Présidentielle 2017 : polémique autour des comptes de campagne de Benoît Hamon

Présidentielle 2017 : polémique autour des comptes de campagne de Benoît Hamon
Le candidat socialiste à l'élection présidentielle, Benoît Hamon, le 23 avril 2017 à la Maison de la Mutualité à Paris.

Orange avec AFP, publié le samedi 12 août 2017 à 11h09

RETOUR SUR - Les dépenses de campagne de Benoît Hamon, chiffrées à plus de 15 millions d'euros, posent questions. Mercredi, le porte-parole du Parti socialiste Julien Dray a demandé "des comptes" au candidat à l'élection présidentielle.

Éliminé dès le premier tour avec 6,36% des voix, Benoît Hamon a été le candidat le plus dépensier juste derrière Emmanuel Macron (16,698 millions d'euros) lors de la dernière élection présidentielle.

Rapporté au nombre de voix, chaque bulletin aura donc coûté 6,58 euros au candidat socialiste, soit trois fois plus que pour la majorité des "grands candidats".

Un ratio qui pose question dans un parti en proie aux difficultés financières. "Nous sommes un certain nombre à avoir beaucoup d'interrogations sur la manière dont a été géré ce budget", a affirmé Julien Dray mercredi sur LCI. Le directeur de la campagne de Ségolène Royal en 2007 réclame un audit "correct et honnête". "C'est beaucoup de sous pour un résultat très modeste", a-t-il jugé.

"ILS ONT DÛ PAYER DES CHOSES TRÈS CHER"

"C'est la moindre des choses que de venir s'expliquer", a poursuivi le conseiller régional d'Île-de-France. "On ne peut pas dépenser l'argent et s'en aller. C'est la moindre des règles, des politesses, quand vous dépensez l'argent qui ne vous appartient pas, qui appartient pour une part aux militants du Parti socialiste, ou qui va être gagé sur son patrimoine".

Les réunions publiques - dont le grand meeting à Bercy le 19 mars - ont consommé 40,5% des ressources du candidat socialiste, avec 6,1 millions d'euros de frais. Les tracts, affiches et autres propagandes imprimées ont également fait grimper la facture : 3,1 millions d'euros, soit 20,5% des frais. Benoît Hamon a également misé sur l'audiovisuel : 990.000 euros ont été dépensés pour produire du contenu vidéo. "Je me dis : ils ont dû payer des choses très cher", a estimé Julien Dray.

"UNE CAMPAGNE ÉCLAIR"

Des soupçons rejetés par les dirigeants de la campagne de Benoît Hamon : "Nous n'avons en aucune manière à rougir de l'argent perçu et utilisé", écrivent dans Libération Régis Juanico, ex-trésorier de campagne du candidat PS, Mathieu Hanotin, ancien co-directeur de campagne et Bastien Recher, ex-secrétaire général administratif de la campagne, en affirmant que "la campagne de Benoît Hamon a été sérieuse et sobre".

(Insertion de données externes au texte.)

==> src/alu_consts.vh <==
// constants for the accumulator load unit
`ifndef ALU_CONSTS_VH
`define ALU_CONSTS_VH

// ---------------------------------------------------------------
// command codes
// ---------------------------------------------------------------
`define ALU_OP_W 3
`define ALU_OP_LOAD_DOUBLE_MEM 3'h0
`define ALU_OP_LOAD_DOUBLE_CONST 3'h1
`define ALU_OP_LOAD_BIT_FIELD 3'h2
`define ALU_OP_LOAD_CONVERTED_ADDRESS 3'h3
`define ALU_OP_LOAD_INDEXED_WORD 3'h4
`define ALU_OP_STORE 3'h5
`define ALU_OP_END_SCAN 3'h6

// ---------------------------------------------------------------
// widths, limits and reset values
// ---------------------------------------------------------------
`define ALU_ACC_W 32
`define ALU_WORD_W 16
`define ALU_ADDR_W 16
`define ALU_CNT_W 6
`define ALU_CNT_MIN 6'h01
`define ALU_CNT_MAX 6'h20
`define ALU_STACK_DEPTH 8
`define ALU_OCT_DIGITS 6
`define ALU_ADDR_STEP 16'h0001
`define ALU_ACC_RST 32'h00000000
`define ALU_WORD_ZERO 16'h0000

`endif

==> src/alu_load_unit.v <==
// accumulator load unit: double, bit field, converted address, indexed
`timescale 1ns/1ps
`include "alu_consts.vh"

module alu_load_unit #(
	parameter STACK_DEPTH = `ALU_STACK_DEPTH
) (
	input wire ref_clk,
	input wire sys_rst,
	input wire cmd_valid,
	input wire [`ALU_OP_W-1:0] cmd_op,
	input wire [`ALU_ADDR_W-1:0] cmd_addr,
	input wire [`ALU_ACC_W-1:0] cmd_const,
	input wire [`ALU_CNT_W-1:0] cmd_count,
	output reg cmd_ready,
	output reg wmem_rd_en,
	output reg [`ALU_ADDR_W-1:0] wmem_addr,
	input wire [`ALU_WORD_W-1:0] wmem_rd_data,
	output reg bmem_rd_en,
	output reg [`ALU_ADDR_W-1:0] bmem_addr,
	input wire bmem_rd_data,
	output reg [`ALU_ACC_W-1:0] acc,
	output reg [`ALU_ACC_W-1:0] stack_level1,
	output reg zero_result_flag,
	output reg done,
	output reg cmd_error
);

// ---------------------------------------------------------------
// states
// ---------------------------------------------------------------
localparam S_IDLE = 3'h0;
localparam S_WORD_LO = 3'h1;
localparam S_WORD_HI = 3'h2;
localparam S_BITS = 3'h3;
localparam S_INDEX = 3'h4;
localparam S_FINISH = 3'h5;

// ---------------------------------------------------------------
// octal operand helpers
// ---------------------------------------------------------------
// one octal digit per nibble, lowest digit in the lowest nibble
function [`ALU_WORD_W-1:0] alu_oct_to_bin;
	input [`ALU_ACC_W-1:0] d;
	integer i;
	reg [17:0] r;
	begin
		r = 18'h00000;
		for (i = 0; i < `ALU_OCT_DIGITS; i = i + 1) begin
			r[3*i +: 3] = d[4*i +: 3];
		end
		alu_oct_to_bin = r[15:0];
	end
endfunction

// every digit 0..7, no digit beyond the sixth, result fits 16 bits
function alu_oct_ok;
	input [`ALU_ACC_W-1:0] d;
	integer i;
	reg ok;
	begin
		ok = (d[31:24] == 8'h00) && (d[22:21] == 2'h0);
		for (i = 0; i < `ALU_OCT_DIGITS; i = i + 1) begin
			if (d[4*i+3]) begin
				ok = 1'b0;
			end
		end
		alu_oct_ok = ok;
	end
endfunction

// ---------------------------------------------------------------
// command decode
// ---------------------------------------------------------------
// loads are the only commands that complete a value into acc
function alu_is_load;
	input [`ALU_OP_W-1:0] op;
	begin
		alu_is_load = (op == `ALU_OP_LOAD_DOUBLE_MEM) ||
			(op == `ALU_OP_LOAD_DOUBLE_CONST) ||
			(op == `ALU_OP_LOAD_BIT_FIELD) ||
			(op == `ALU_OP_LOAD_CONVERTED_ADDRESS) ||
			(op == `ALU_OP_LOAD_INDEXED_WORD);
	end
endfunction

// bit field counts outside 1..32 are refused
function alu_count_ok;
	input [`ALU_CNT_W-1:0] n;
	begin
		alu_count_ok = (n >= `ALU_CNT_MIN) && (n <= `ALU_CNT_MAX);
	end
endfunction

// ---------------------------------------------------------------
// state and working registers
// ---------------------------------------------------------------
reg [2:0] state;
reg [`ALU_ACC_W-1:0] result;
reg [`ALU_ACC_W-1:0] gather;
reg [`ALU_CNT_W-1:0] bit_cnt;
reg [`ALU_CNT_W-1:0] bit_got;
reg push_pending;
reg [`ALU_ACC_W-1:0] stack [0:STACK_DEPTH-1];

wire accept;
wire op_is_load;
wire count_ok;
wire oct_ok;
wire params_ok;
wire do_push;
wire [`ALU_ACC_W-1:0] offset_src;
wire [`ALU_ADDR_W-1:0] index_addr;
wire [`ALU_ACC_W-1:0] next_gather;
wire bit_last;

// ---------------------------------------------------------------
// decode and push control
// ---------------------------------------------------------------
// commands are only taken while idle
assign accept = cmd_valid && cmd_ready && (state == S_IDLE);
assign op_is_load = alu_is_load(cmd_op);
assign count_ok = alu_count_ok(cmd_count);
assign oct_ok = alu_oct_ok(cmd_const);
assign params_ok = !((cmd_op == `ALU_OP_LOAD_BIT_FIELD) && !count_ok) &&
	!((cmd_op == `ALU_OP_LOAD_CONVERTED_ADDRESS) && !oct_ok);
// refused loads leave acc and stack untouched
assign do_push = accept && op_is_load && params_ok && push_pending;

// the prior acc becomes level one in the same cycle it is used
assign offset_src = push_pending ? acc : stack_level1;
// offset added as plain binary, no octal conversion
assign index_addr = cmd_addr + offset_src[`ALU_ADDR_W-1:0];

// ---------------------------------------------------------------
// bit gather
// ---------------------------------------------------------------
// each new bit lands one place above the one before it
assign next_gather = gather |
	({{(`ALU_ACC_W-1){1'b0}}, bmem_rd_data} << bit_got[4:0]);
assign bit_last = (bit_got == bit_cnt - `ALU_CNT_MIN);

// ---------------------------------------------------------------
// accumulator stack
// ---------------------------------------------------------------
integer k;
always @(posedge ref_clk) begin
	if (sys_rst) begin
		for (k = 0; k < STACK_DEPTH; k = k + 1) begin
			stack[k] <= `ALU_ACC_RST;
		end
		stack_level1 <= `ALU_ACC_RST;
	end else if (do_push) begin
		// deepest level is overwritten and lost
		for (k = 1; k < STACK_DEPTH; k = k + 1) begin
			stack[k] <= stack[k-1];
		end
		stack[0] <= acc;
		// port copy of level one, the offset source for indexed loads
		stack_level1 <= acc;
	end
end

// ---------------------------------------------------------------
// command sequencer
// ---------------------------------------------------------------
always @(posedge ref_clk) begin
	if (sys_rst) begin
		state <= S_IDLE;
		cmd_ready <= 1'b1;
		wmem_rd_en <= 1'b0;
		wmem_addr <= `ALU_WORD_ZERO;
		bmem_rd_en <= 1'b0;
		bmem_addr <= `ALU_WORD_ZERO;
		acc <= `ALU_ACC_RST;
		zero_result_flag <= 1'b0;
		done <= 1'b0;
		cmd_error <= 1'b0;
		result <= `ALU_ACC_RST;
		gather <= `ALU_ACC_RST;
		bit_cnt <= `ALU_CNT_MIN;
		bit_got <= 6'h00;
		push_pending <= 1'b0;
	end else begin
		done <= 1'b0;
		cmd_error <= 1'b0;
		case (state)
		S_IDLE: begin
			if (accept) begin
				if (op_is_load && !params_ok) begin
					cmd_error <= 1'b1;
				end else begin
					case (cmd_op)
					`ALU_OP_LOAD_DOUBLE_MEM: begin
						cmd_ready <= 1'b0;
						wmem_rd_en <= 1'b1;
						wmem_addr <= cmd_addr;
						state <= S_WORD_LO;
					end
					`ALU_OP_LOAD_DOUBLE_CONST: begin
						cmd_ready <= 1'b0;
						result <= cmd_const;
						state <= S_FINISH;
					end
					`ALU_OP_LOAD_BIT_FIELD: begin
						cmd_ready <= 1'b0;
						gather <= `ALU_ACC_RST;
						bit_cnt <= cmd_count;
						bit_got <= 6'h00;
						bmem_rd_en <= 1'b1;
						bmem_addr <= cmd_addr;
						state <= S_BITS;
					end
					`ALU_OP_LOAD_CONVERTED_ADDRESS: begin
						cmd_ready <= 1'b0;
						result <= {`ALU_WORD_ZERO,
							alu_oct_to_bin(cmd_const)};
						state <= S_FINISH;
					end
					`ALU_OP_LOAD_INDEXED_WORD: begin
						cmd_ready <= 1'b0;
						wmem_rd_en <= 1'b1;
						wmem_addr <= index_addr;
						state <= S_INDEX;
					end
					`ALU_OP_STORE: begin
						push_pending <= 1'b0;
						done <= 1'b1;
					end
					`ALU_OP_END_SCAN: begin
						acc <= `ALU_ACC_RST;
						push_pending <= 1'b0;
						done <= 1'b1;
					end
					default: begin
						cmd_error <= 1'b1;
					end
					endcase
				end
			end
		end
		S_WORD_LO: begin
			result[15:0] <= wmem_rd_data;
			wmem_addr <= wmem_addr + `ALU_ADDR_STEP;
			state <= S_WORD_HI;
		end
		S_WORD_HI: begin
			result[31:16] <= wmem_rd_data;
			wmem_rd_en <= 1'b0;
			state <= S_FINISH;
		end
		S_BITS: begin
			gather <= next_gather;
			if (bit_last) begin
				bmem_rd_en <= 1'b0;
				result <= next_gather;
				state <= S_FINISH;
			end else begin
				bmem_addr <= bmem_addr + `ALU_ADDR_STEP;
				bit_got <= bit_got + 6'h01;
			end
		end
		S_INDEX: begin
			result <= {`ALU_WORD_ZERO, wmem_rd_data};
			wmem_rd_en <= 1'b0;
			state <= S_FINISH;
		end
		S_FINISH: begin
			acc <= result;
			zero_result_flag <= (result == `ALU_ACC_RST);
			// every completed load arms a push for the next load
			push_pending <= 1'b1;
			done <= 1'b1;
			cmd_ready <= 1'b1;
			state <= S_IDLE;
		end
		default: begin
			// unused state codes fall back to idle
			state <= S_IDLE;
			cmd_ready <= 1'b1;
			wmem_rd_en <= 1'b0;
			bmem_rd_en <= 1'b0;
		end
		endcase
	end
end

endmodule
[config.mk]
export PLATFORM = sky130hd
export DESIGN_NAME = pmt_timer16
export DESIGN_NICKNAME = d
export VERILOG_FILES = /design/src/pmt_pkg.sv /design/src/pmt_tick_if.sv /design/src/pmt_extin.sv /design/src/pmt_timer16.sv
export SDC_FILE = /design/constraint.sdc
export NUM_CORES = 1
export LEC_CHECK = 0
export BUFFER_PORTS_ARGS = -buffer_cell sky130_fd_sc_hd__buf_2
export CAP_MARGIN = 30
export CORE_MARGIN = 3
export CORE_UTILIZATION = 40
export CTS_CLUSTER_DIAMETER = 200
export DETAILED_ROUTE_END_ITERATION = 7
export GPL_TIMING_DRIVEN = 0
export PLACE_DENSITY = 0.57
export REMOVE_ABC_BUFFERS = 1
export SLEW_MARGIN = 20
export SYNTH_ARGS = -nofsm -noshare
export SYNTH_HDL_FRONTEND = slang
export SYNTH_SLANG_ARGS = --single-unit
[constraint.sdc]
create_clock -name i_clk_sys -period 4.64 [get_ports i_clk_sys]
set_input_delay 0.232 -clock i_clk_sys [delete_from_list [all_inputs] [get_ports i_clk_sys]]
set_output_delay 0.232 -clock i_clk_sys [all_outputs]
set_load 0.02 [all_outputs]
[src/pmt_pkg.sv]
// Purpose: Shared constants for the 16-bit period match timer
// Assumes: System clock of 20 MHz, four system clocks per instruction cycle
// Notes:   Register indices are byte addresses on the plain register port
package pmt_pkg;

   // ----------------------------------------------------------------
   // Register map
   // ----------------------------------------------------------------
   localparam logic [2:0] ADDR_CTL = 3'h0;
   localparam logic [2:0] ADDR_CNT_LO = 3'h1;
   localparam logic [2:0] ADDR_CNT_HI_BUF = 3'h2;
   localparam logic [2:0] ADDR_PER_LO = 3'h3;
   localparam logic [2:0] ADDR_PER_HI = 3'h4;
   localparam logic [2:0] ADDR_STATUS = 3'h5;

   // ----------------------------------------------------------------
   // Control register fields
   // ----------------------------------------------------------------
   localparam int CTL_RUN = 0;
   localparam int CTL_SRC = 1;
   localparam int CTL_BYPASS = 2;
   localparam int CTL_PS_LO = 3;
   localparam int CTL_PS_HI = 4;
   localparam int CTL_SINGLE = 5;
   localparam int CTL_TRIG_DIS = 6;
   localparam int CTL_SLEEP = 7;
   localparam int STAT_FLAG = 0;
   localparam logic [7:0] CTL_RESET = 8'h00;
   localparam logic [7:0] CTL_TRIG_DIS_MASK = 8'h40;
   localparam logic [7:0] BYTE_ZERO = 8'h00;

   // ----------------------------------------------------------------
   // Counter and prescaler
   // ----------------------------------------------------------------
   typedef logic [15:0] pmt_count_t;
   localparam pmt_count_t COUNT_ZERO = 16'h0000;
   localparam pmt_count_t COUNT_MAX = 16'hFFFF;
   localparam pmt_count_t PERIOD_RESET = 16'hFFFF;
   localparam pmt_count_t COUNT_ONE = 16'h0001;
   localparam logic [2:0] PRESC_ZERO = 3'h0;
   localparam logic [2:0] PRESC_ONE = 3'h1;

   // ----------------------------------------------------------------
   // Instruction cycle phases
   // ----------------------------------------------------------------
   localparam int CLK_NS = 50;
   localparam int TCY_NS = 200;
   localparam int PHASES = TCY_NS / CLK_NS;
   localparam logic [1:0] PH_ONE = 2'h0;
   localparam logic [1:0] PH_TWO = 2'h1;
   localparam logic [1:0] PH_FOUR = PHASES[1:0] - 2'h1;
   localparam logic [2:0] RISE_PATTERN = 3'h3;

endpackage : pmt_pkg

[src/pmt_tick_if.sv]
// Purpose: Count-event carrier from the input stage to the timer core
// Assumes: All signals live on the system clock
// Notes:   Each signal is a one-cycle pulse
`timescale 1ns/10ps
`default_nettype none
interface pmt_tick_if;
   logic phase_one;
   logic sync_inc;
   logic async_rise;
   modport src (output phase_one, output sync_inc, output async_rise);
   modport snk (input phase_one, input sync_inc, input async_rise);
endinterface : pmt_tick_if
`default_nettype wire

[src/pmt_extin.sv]
// Purpose: Quarter-phase generator and external count pin front end
// Assumes: Pin is asynchronous to the system clock
// Notes:   Async rise is still two-flop synchronised; there is no second clock
`timescale 1ns/10ps
`default_nettype none
module pmt_extin (
   // Clock and reset
   input wire logic i_clk_sys,
   input wire logic i_rst,
   // Pin
   input wire logic i_ext_count_pin,
   // Events
   pmt_tick_if.src o_tick
);

   logic [1:0] phase_r;
   logic pin_meta_r;
   logic pin_sync_r;
   logic pin_prev_r;
   logic [2:0] samp_r;
   logic pend_r;
   wire [1:0] phase_nxt = (phase_r == pmt_pkg::PH_FOUR) ? pmt_pkg::PH_ONE : phase_r + 2'h1;
   wire sample_en = (phase_r == pmt_pkg::PH_TWO) || (phase_r == pmt_pkg::PH_FOUR);
   wire [2:0] samp_nxt = {samp_r[1:0], pin_sync_r};
   wire rise_seen = sample_en && (samp_nxt == pmt_pkg::RISE_PATTERN);
   wire q1_next = (phase_nxt == pmt_pkg::PH_ONE);

   // ----------------------------------------------------------------
   // Phases and synchroniser
   // ----------------------------------------------------------------
   always_ff @(posedge i_clk_sys or posedge i_rst) begin
      if (i_rst) begin
         phase_r <= pmt_pkg::PH_ONE;
         pin_meta_r <= 1'b0;
         pin_sync_r <= 1'b0;
         pin_prev_r <= 1'b0;
      end else begin
         phase_r <= phase_nxt;
         pin_meta_r <= i_ext_count_pin;
         pin_sync_r <= pin_meta_r;
         pin_prev_r <= pin_sync_r;
      end
   end

   // ----------------------------------------------------------------
   // Sampling on phase two and four, increment on next phase one
   // ----------------------------------------------------------------
   always_ff @(posedge i_clk_sys or posedge i_rst) begin
      if (i_rst) begin
         samp_r <= 3'h0;
         pend_r <= 1'b0;
         o_tick.phase_one <= 1'b0;
         o_tick.sync_inc <= 1'b0;
         o_tick.async_rise <= 1'b0;
      end else begin
         if (sample_en) begin
            samp_r <= samp_nxt;
         end
         // A rise seen on phase four is spent at once, so it must not stay pending
         if (q1_next) begin
            pend_r <= 1'b0;
         end else if (rise_seen) begin
            pend_r <= 1'b1;
         end
         o_tick.phase_one <= q1_next;
         o_tick.sync_inc <= q1_next && (pend_r || rise_seen);
         o_tick.async_rise <= pin_sync_r && !pin_prev_r;
      end
   end

endmodule : pmt_extin
`default_nettype wire

[src/pmt_timer16.sv]
// Purpose: 16-bit period match timer/counter with prescaler and trigger reset
// Assumes: Plain register port, read data one cycle after the read strobe
// Notes:   Notes on behaviour follow; trigger input is same-clock logic
//
// Notes on behaviour
// - Counter runs only while run_enable is set; clearing it halts counting.
// - sleep_run_enable set lets the timer run in sleep only as an unsynchronised external counter; clear stops it.
// - trigger_reset_disable set blocks the trigger reset; clear allows it.
// - Without the trigger option that bit reads zero and ignores writes.
// - single_shot_select one gives single-shot, zero continuous counting.
// - prescale_select 11/10/01/00 divides by 8/4/2/1.
// - External source: sync_bypass one counts unsynchronised, zero synchronised.
// - Internal source ignores sync_bypass and counts instruction cycles.
// - count_source_select one takes the pin, zero the instruction clock.
// - Count is two bytes; low byte direct, high byte via buffer.
// - Count equal to period resets count to zero and sets flag.
// - Timer configuration advances on phase one after prescaling.
// - Sync counter samples pin on phases two/four, rise over three samples.
// - Async counter counts pin rises through prescaler without phase alignment.
// - Disabling keeps the count; only counting, match, reset or write change it.
// - Period writes are accepted while running; software should avoid them.
// - Reset clears the whole control register.
// - Low byte read loads buffer; low byte write loads high from buffer.
// - Prescaler clears on count write, disable or reset, not control write.
// - Continuous: match or FFFFh rollover sets flag, clears count, keeps running.
// - Single-shot: match sets flag, clears count, hardware clears run_enable.
//
// The strobed register port and the placing of the registers are this design's own decisions.
`timescale 1ns/10ps
`default_nettype none
module pmt_timer16 #(
   parameter bit HAS_TRIG_DISABLE = 1'b1
) (
   // Clock and reset
   input wire logic i_clk_sys,
   input wire logic i_rst,
   // Register port
   input wire logic [2:0] i_addr,
   input wire logic [7:0] i_wr_data,
   input wire logic i_wr,
   input wire logic i_rd,
   output logic [7:0] o_rd_data,
   // Pins and system
   input wire logic i_ext_count_pin,
   input wire logic i_sleep,
   input wire logic i_trig_reset,
   // Status
   output logic o_match_flag,
   output logic o_match_event,
   output logic o_run
);

   pmt_tick_if tick_bus ();

   pmt_extin u_extin (
      .i_clk_sys(i_clk_sys),
      .i_rst(i_rst),
      .i_ext_count_pin(i_ext_count_pin),
      .o_tick(tick_bus.src)
   );

   logic [7:0] ctl_r;
   logic [7:0] ctl_nxt;
   pmt_pkg::pmt_count_t count_r;
   pmt_pkg::pmt_count_t count_nxt;
   pmt_pkg::pmt_count_t period_r;
   logic [7:0] hi_buf_r;
   logic [2:0] presc_r;
   logic flag_r;

   // ----------------------------------------------------------------
   // Decode
   // ----------------------------------------------------------------
   wire wr_ctl = i_wr && (i_addr == pmt_pkg::ADDR_CTL);
   wire wr_lo = i_wr && (i_addr == pmt_pkg::ADDR_CNT_LO);
   wire wr_buf = i_wr && (i_addr == pmt_pkg::ADDR_CNT_HI_BUF);
   wire wr_plo = i_wr && (i_addr == pmt_pkg::ADDR_PER_LO);
   wire wr_phi = i_wr && (i_addr == pmt_pkg::ADDR_PER_HI);
   wire wr_stat = i_wr && (i_addr == pmt_pkg::ADDR_STATUS);
   wire rd_lo = i_rd && (i_addr == pmt_pkg::ADDR_CNT_LO);
   wire [7:0] ctl_wmask = HAS_TRIG_DISABLE ? 8'hFF : ~pmt_pkg::CTL_TRIG_DIS_MASK;

   wire run = ctl_r[pmt_pkg::CTL_RUN];
   wire src_ext = ctl_r[pmt_pkg::CTL_SRC];
   wire bypass = ctl_r[pmt_pkg::CTL_BYPASS];
   wire [1:0] ps_sel = ctl_r[pmt_pkg::CTL_PS_HI:pmt_pkg::CTL_PS_LO];
   wire single = ctl_r[pmt_pkg::CTL_SINGLE];
   wire trig_dis = ctl_r[pmt_pkg::CTL_TRIG_DIS];
   wire sleep_en = ctl_r[pmt_pkg::CTL_SLEEP];

   // ----------------------------------------------------------------
   // Count source, sleep gating and prescaler
   // ----------------------------------------------------------------
   // Internal source ignores the bypass bit entirely
   wire ext_tick = bypass ? tick_bus.async_rise : tick_bus.sync_inc;
   wire raw_tick = src_ext ? ext_tick : tick_bus.phase_one;
   // Sleep only lets the unsynchronised external path keep running
   wire sleep_ok = !i_sleep || (sleep_en && src_ext && bypass);
   wire active = run && sleep_ok;
   wire [2:0] presc_lim = (3'h1 << ps_sel) - 3'h1;
   // A smaller divide written mid-count ends the current group at the next tick
   wire presc_done = (presc_r >= presc_lim);
   wire count_tick = active && raw_tick && presc_done;
   wire [2:0] presc_nxt = presc_done ? pmt_pkg::PRESC_ZERO : presc_r + pmt_pkg::PRESC_ONE;

   // ----------------------------------------------------------------
   // Match and trigger reset
   // ----------------------------------------------------------------
   wire at_period = (count_r == period_r);
   wire at_max = (count_r == pmt_pkg::COUNT_MAX);
   wire match_hit = count_tick && (at_period || (at_max && !single));
   wire trig_hit = i_trig_reset && !trig_dis;
   wire trig_wake = trig_hit && single && !run;

   // A bus write to the count beats a simultaneous trigger reset
   always_comb begin
      count_nxt = count_r;
      if (wr_lo) begin
         count_nxt = {hi_buf_r, i_wr_data};
      end else if (trig_hit) begin
         count_nxt = pmt_pkg::COUNT_ZERO;
      end else if (match_hit) begin
         count_nxt = pmt_pkg::COUNT_ZERO;
      end else if (count_tick) begin
         count_nxt = count_r + pmt_pkg::COUNT_ONE;
      end
   end

   // A software write to the control register wins over hardware updates
   always_comb begin
      ctl_nxt = ctl_r;
      if (match_hit && single) begin
         ctl_nxt[pmt_pkg::CTL_RUN] = 1'b0;
      end
      if (trig_wake) begin
         ctl_nxt[pmt_pkg::CTL_RUN] = 1'b1;
      end
      if (wr_ctl) begin
         ctl_nxt = i_wr_data & ctl_wmask;
      end
   end

   wire flag_clr = wr_stat && i_wr_data[pmt_pkg::STAT_FLAG];
   wire flag_nxt = match_hit || (flag_r && !flag_clr);

   wire [7:0] rd_mux =
      (i_addr == pmt_pkg::ADDR_CTL) ? ctl_r :
      (i_addr == pmt_pkg::ADDR_CNT_LO) ? count_r[7:0] :
      (i_addr == pmt_pkg::ADDR_CNT_HI_BUF) ? hi_buf_r :
      (i_addr == pmt_pkg::ADDR_PER_LO) ? period_r[7:0] :
      (i_addr == pmt_pkg::ADDR_PER_HI) ? period_r[15:8] :
      (i_addr == pmt_pkg::ADDR_STATUS) ? {7'h00, flag_r} : pmt_pkg::BYTE_ZERO;

   // ----------------------------------------------------------------
   // Registers
   // ----------------------------------------------------------------
   always_ff @(posedge i_clk_sys or posedge i_rst) begin
      if (i_rst) begin
         ctl_r <= pmt_pkg::CTL_RESET;
         count_r <= pmt_pkg::COUNT_ZERO;
         flag_r <= 1'b0;
      end else begin
         ctl_r <= ctl_nxt;
         count_r <= count_nxt;
         flag_r <= flag_nxt;
      end
   end

   always_ff @(posedge i_clk_sys or posedge i_rst) begin
      if (i_rst) begin
         presc_r <= pmt_pkg::PRESC_ZERO;
      end else if (wr_lo || !run || trig_hit) begin
         presc_r <= pmt_pkg::PRESC_ZERO;
      end else if (active && raw_tick) begin
         presc_r <= presc_nxt;
      end
   end

   always_ff @(posedge i_clk_sys or posedge i_rst) begin
      if (i_rst) begin
         period_r <= pmt_pkg::PERIOD_RESET;
      end else if (wr_plo) begin
         period_r[7:0] <= i_wr_data;
      end else if (wr_phi) begin
         period_r[15:8] <= i_wr_data;
      end
   end

   always_ff @(posedge i_clk_sys or posedge i_rst) begin
      if (i_rst) begin
         hi_buf_r <= pmt_pkg::BYTE_ZERO;
      end else if (rd_lo) begin
         hi_buf_r <= count_r[15:8];
      end else if (wr_buf) begin
         hi_buf_r <= i_wr_data;
      end
   end

   always_ff @(posedge i_clk_sys or posedge i_rst) begin
      if (i_rst) begin
         o_rd_data <= pmt_pkg::BYTE_ZERO;
         o_match_event <= 1'b0;
         o_run <= 1'b0;
      end else begin
         o_rd_data <= i_rd ? rd_mux : pmt_pkg::BYTE_ZERO;
         o_match_event <= match_hit;
         o_run <= ctl_nxt[pmt_pkg::CTL_RUN];
      end
   end

   assign o_match_flag = flag_r;

   // ----------------------------------------------------------------
   // Assertions
   // ----------------------------------------------------------------
   wire quiet = !wr_lo && !trig_hit;
endmodule : pmt_timer16
`default_nettype wire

"Oui, Benoît Hamon a dépensé 6,58 euros par voix gagnée quand Emmanuel Macron n'en a dépensé qu'1,9", écrivent-ils. Mais "avec un parti divisé, la déloyauté inédite de nombreux dirigeants socialistes (...) et une campagne électorale éclair", celui qui était alors député des Yvelines "avait toutes les raisons de compenser les difficultés par des dépenses supplémentaires".

8 MILLIONS REMBOURSÉS PAR L'ÉTAT

"Ce choix n'a pas été fait et les dépenses sont restées dans le budget initial prévu", assurent-ils, soulignant que le niveau des dépenses au premier tour est "inférieur à celui des principaux candidats des élections de 2007 et de 2012", et que Benoît Hamon a été "le seul candidat à avoir fait le choix très net de publier la liste intégrale de ses grands donateurs". "Qu'affirme-t-on ici en creux ?", s'interroge la tribune : "que le politique devenu gestionnaire doit attirer et séduire à moindres frais un électeur transformé en client et consommateur. Eh bien non. Nous préférons encore perdre une élection que sombrer dans ce cynisme".

L'écologiste Yannick Jadot - qui avait choisi de soutenir Benoît Hamon dès le premier tour de la présidentielle - est également monté au créneau : pour lui, ces accusations sont "une opération de diversion" qui permet d'éviter "de faire l'audit du quinquennat calamiteux" de François Hollande. Les socialistes pourront néanmoins se voir rembourser une partie des sommes engagées par Benoît Hamon pour sa campagne. En effet, l'ex-candidat à l'Elysée peut prétendre au remboursement par l'Etat d'environ 8 millions d'euros, attribué à chaque candidat ayant rassemblé plus de 5 % des voix au premier tour (47,5 % du plafond autorisé au premier tour).